Imagine sending your kids off to school, but when they get to the bus they are told they can't get on because they speak English. That's right, English.
It happened to a few children in St. Paul and now the school district is apologizing.
Rachel Armstrong sent her kids to pick up the bus as usual Monday, but after the driver let the kids on, he told them he would not pick them up again. He even said he wouldn't take them home that afternoon.
Armstrong left work early Tuesday, forced to pick up her kids from Phalen Lake Elementary School.
Her twin girls, 10, and her son, 8, were kicked off their regular school bus. They were told by the bus driver the route is for non-English speaking students only.
"I was furious. I was at work and I was just mad." Armstrong said. "I felt like we were being discriminated because we speak English. Just because they speak English, they can't ride the school bus. I mean, this is America, right?"
Administrators at St. Paul Public Schools admit the district made a mistake when it stranded the kids at school Monday.
However, the district points out, that particular bus route serves one of three language academies. The one at Phalen Lake is for Hmong students learning English.

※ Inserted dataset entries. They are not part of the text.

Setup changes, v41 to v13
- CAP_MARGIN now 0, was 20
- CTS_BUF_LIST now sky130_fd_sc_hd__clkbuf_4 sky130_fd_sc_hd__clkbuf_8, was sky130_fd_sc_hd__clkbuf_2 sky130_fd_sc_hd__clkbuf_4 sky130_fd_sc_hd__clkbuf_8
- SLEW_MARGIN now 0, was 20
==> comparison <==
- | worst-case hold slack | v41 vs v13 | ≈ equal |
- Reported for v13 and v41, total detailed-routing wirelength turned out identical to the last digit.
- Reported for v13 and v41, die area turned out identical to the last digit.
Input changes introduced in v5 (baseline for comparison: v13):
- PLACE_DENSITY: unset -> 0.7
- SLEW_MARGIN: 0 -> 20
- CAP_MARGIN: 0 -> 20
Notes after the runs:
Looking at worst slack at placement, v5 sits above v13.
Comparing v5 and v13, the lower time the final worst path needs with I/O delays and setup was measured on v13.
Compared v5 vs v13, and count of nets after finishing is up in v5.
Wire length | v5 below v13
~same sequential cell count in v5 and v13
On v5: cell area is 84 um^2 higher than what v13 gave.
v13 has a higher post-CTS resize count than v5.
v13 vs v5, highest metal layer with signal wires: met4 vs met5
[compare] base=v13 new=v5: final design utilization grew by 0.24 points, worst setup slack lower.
Source: an optimization exercise on an open RTL-to-GDS flow (aim: small area, a short achievable clock period and few clock cycles per item). Production flows keep margins and buffers that such runs may drop. Only simulation tests tie the RTL to the original design; equivalence was not proved. No activity file was given, so power comes from the tool's default toggle rates.

## build 69
==> flow/design.v (excerpt) <==
module divider #
(
    parameter N = 32
)
(
    input wire [N-1:0] dividend,
    input wire [N-1:0] divisor,
    input wire start,
    input wire rst,
    input wire clk,
    output wire [N-1:0] quotient,
    output wire [N-1:0] remainder,
    output wire done
);
    wire [N-1:0] xq0 = dividend;
    wire [N-1:0] d0 = divisor;
    wire v0 = start;
    wire [0:0] c0 = xq0[N-1];
    wire [0:0] g0_0 = ~c0 & d0[0:0];
    wire [0:0] p0_0 = ~c0 | d0[0:0];
    wire [0:0] bi0 = 1'b0;
    wire ge0 = ~g0_0[0] & ~|d0[N-1:1];
    wire [0:0] r1 = c0 ^ ({1{ge0}} & (d0[0:0] ^ bi0));
    wire [N-1:0] xq1 = {xq0[N-2:0], ge0};
    wire [N-1:0] d1 = d0;
    wire v1 = v0;
    wire [1:0] c1 = {r1, xq1[N-1]};
    wire [1:0] g1_0 = ~c1 & d1[1:0];
    wire [1:0] p1_0 = ~c1 | d1[1:0];
    wire [1:0] g1_1, p1_1;
    assign g1_1[0] = g1_0[0];
    assign p1_1[0] = p1_0[0];
    assign g1_1[1] = g1_0[1] | (p1_0[1] & g1_0[0]);
    assign p1_1[1] = p1_0[1] & p1_0[0];
    wire [1:0] bi1 = {g1_1[0:0], 1'b0};
    wire ge1 = ~g1_1[1] & ~|d1[N-1:2];
    wire [1:0] r2 = c1 ^ ({2{ge1}} & (d1[1:0] ^ bi1));
    wire [N-1:0] xq2 = {xq1[N-2:0], ge1};
  ...
make LEC_CHECK=0 ABC_AREA=1 CAP_MARGIN=20 CORE_MARGIN=2 CORE_UTILIZATION=60 CTS_CLUSTER_DIAMETER=100 CTS_CLUSTER_SIZE=25 PLACE_DENSITY=0.72 SETUP_SLACK_MARGIN=2.4 SLEW_MARGIN=20 finish   # period 4.5 ns
run.sh (not shown) runs the stock make flow with config.mk's settings and CLKGATE_MAP_FILE= SYNTH_SCRIPT=/design/flow/synth_recipe.tcl, a recipe that flattens the netlist after the stock synthesis.
Testbench counts of build 69, summed over its fixed seeds: cycles 2,288, items 2,048.
[inputs] build 21 vs build 69
- changing SETUP_SLACK_MARGIN from 2.4 to 2.3
- removing PLACE_DENSITY (formerly 0.72)
[summary]
Build 69 has completed all stages; timing, DRC and antenna checks passed.
Build 21 finished end to end and its layout was clean on timing, DRC and antenna.
As far as async set or reset register ratio after synthesis goes, build 21 and build 69 are indistinguishable; the numbers are identical.
Diff build 69 -> build 21 | overall power after layout | down by a few percent
Of build 21 and build 69, the run reporting the higher global routing usage on met1 was build 69.
Compared with build 69, build 21 shows via count that has gone down by a few percent.
Setup changes, build 21 to build 6
- an added PLACE_DENSITY of 0.72
==> comparison <==
First-iteration DRC count: build 6 vs build 21 up 115. Comparing non-clock buffer count for build 6 and build 21, the smaller number came from build 21. The run showing the smaller wire length the detailed router placed on met1 is build 21. Going from build 21 to build 6, total non-filler cell area in the finished layout grows by about 0.9%. Build 6 vs build 21 — total power of the final layout rose about 0.56%. Looking at share of power burned in combinational logic, build 6 sits 0.3 points higher than build 21 does. In the flow results for build 6 and build 21, the number of antenna violations at the first check in global routing is smaller on build 21.
diff inputs: build 6 => build 24
- PLACE_DENSITY changed from 0.72 to 0.82
In terms of met3 track demand over resource in global routing, build 24 and build 6 differ only marginally.
Build 24 against build 6: overall power level, post-CTS setup buffer count lower, count of clock-buffer cells in the layout shows an increase of 0.85%.
Between build 24 and build 6, the global-route wire length before repair does not differ in any meaningful way.
Build 24 and build 6 ended up with nearly the same cell count after placement.
For the number of nets in the finished design, build 24 came in about 0.4% lower than build 6 did.
The critical path depth of build 24 is higher than that of build 6.

========
divider, a different RTL version from the one above (not shown whole).
For scale: about 11000 cells after synthesis, roughly 2600 flip-flops, roughly 130 I/O pins, about 93000 sq um of cells after synthesis.
clock: 4.5 ns
lec_check: 0
abc_area: 1
cap_margin: 20
core_margin: 2
core_utilization: 60
cts_buf_list: sky130_fd_sc_hd__clkbuf_8
cts_cluster_size: 24
setup_slack_margin: 2.0
slew_margin: 20
The starting point finished but fails on max-capacitance violations, max-slew violations.
Testbench counts at the start, summed over its fixed seeds: cycles 2,296, items 2,048.
==> next run, changes <==
Settings changed: CTS_BUF_LIST sky130_fd_sc_hd__clkbuf_8 to default, CTS_CLUSTER_SIZE 24 to 30.
Outcome: This time the run completed without violations; sequential power is about the same; total power grows by about 2.8%; combinational power grows by about 1%; sequential share of layout area shrinks by 0.18 points.

========
Setup of old:
divider, a different RTL version from the one above (not shown whole).
For scale: ~9500 cells after synthesis, ~2600 flip-flops, ~130 I/O pins, roughly 0.085 sq mm of cells after synthesis.
export LEC_CHECK = 0
export ABC_AREA = 1
export CAP_MARGIN = 20
export CORE_MARGIN = 2
export CORE_UTILIZATION = 60
export CTS_CLUSTER_DIAMETER = 100
export CTS_CLUSTER_SIZE = 25
export SETUP_SLACK_MARGIN = 2.6
export SLEW_MARGIN = 20
create_clock -name core_clock -period 4.5 [get_ports {clk}]
Testbench counts of old, summed over its fixed seeds: cycles 2,296, items 2,048.
diff inputs: old => new
- a change of SETUP_SLACK_MARGIN from 2.6 to 2.3
Findings:
new | status: complete | timing, DRC, antenna: pass. old: no failed stages, no open violations at the end. new against old: final total power dropped 6.1%; buffering overhead dropped 4.5 points; total routed wire length on the met1 layer dropped about 8%; setup fix buffers added after clock tree synthesis dropped about 90%; clock network contribution to total cell area climbed 0.42 points. Part of the total power dissipated in the clock network in new vs old: up 1.5 points.

re-timing with driven ports:
The results above use ideal ports. As a check the final layouts listed here were re-extracted and re-timed, cells and wires unchanged.
Step 1 (the two cells are an assumption about what drives the block):
set clk [get_ports {clk}]
set_driving_cell -lib_cell sky130_fd_sc_hd__clkbuf_16 $clk
set_driving_cell -lib_cell sky130_fd_sc_hd__buf_2 [delete_from_list [all_inputs] $clk]
Step 2, shift: input delay + t, output delay - t, t = (earliest + latest rising clock arrival at the registers) / 2. This alone moves slack from input paths to output paths.
Three values: ideal ports, drivers, drivers and shift; two values: the first two.
| run | t, ns | slack for setup (ns) | clock arrival spread, ns | pins driven straight from the clock port |
|---|---|---|---|---|
| build 69 | 0.848 | 2.303 / 2.221 / 1.752 | 0.077 / 0.077 | 1 |
| build 21 | 0.828 | 2.320 / 2.240 / 1.704 | 0.076 / 0.076 | 1 |
| build 6 | 0.838 | 2.321 / 2.243 / 1.665 | 0.111 / 0.112 | 1 |
| build 24 | 0.837 | 2.292 / 2.254 / 1.684 | 0.076 / 0.077 | 1 |
| the first run of note 2 | 1.106 | 2.033 / 1.983 / 2.033 | 0.132 / 0.132 | 1 |
| the second run of note 2 | 0.926 | 2.059 / 2.022 / 1.987 | 0.135 / 0.135 | 1 |
| old | 0.836 | 2.310 / 2.246 / 2.137 | 0.090 / 0.090 | 1 |
| new | 0.833 | 2.311 / 2.242 / 2.139 | 0.080 / 0.080 | 1 |
The setup slack of build 6, which loses most, moves by -0.078 ns with the drivers and by -0.656 ns with both steps.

The academies all have separate bus routes to keep its students together.
The district decided to enforce the separate routes beginning Monday, but it did not tell the Armstrong family.
"It is our responsibility to ensure the safety of these kids and we made a mistake. The kids should have gotten home that day," Dayna Kennedy, a public relations representative said.
The district also discovered the Armstrongs no longer live in the Phalen Lake School boundary because they moved last year.
So even though the district apologized, if they want to still go to Phalen, they are going to have to get their own ride.
Poster Comment:
In Oakland one class had 19 Chinese-speaking kids in a class that taught them English using Mandarin Chinese as the language of instruction. The 20th slot was filled by an African American second grader who knew no Chinese and was confused by what was happeneing. After some publicity he was taken out of the Chinese speaking class. Six weeks later after the press coverage died down he was sent back into the Chinese class as he was the only student they could find who knew some words of Mandarin. Government tax dollars at work. I have no follow up on what happened to the young man whose parents could not afford a private school.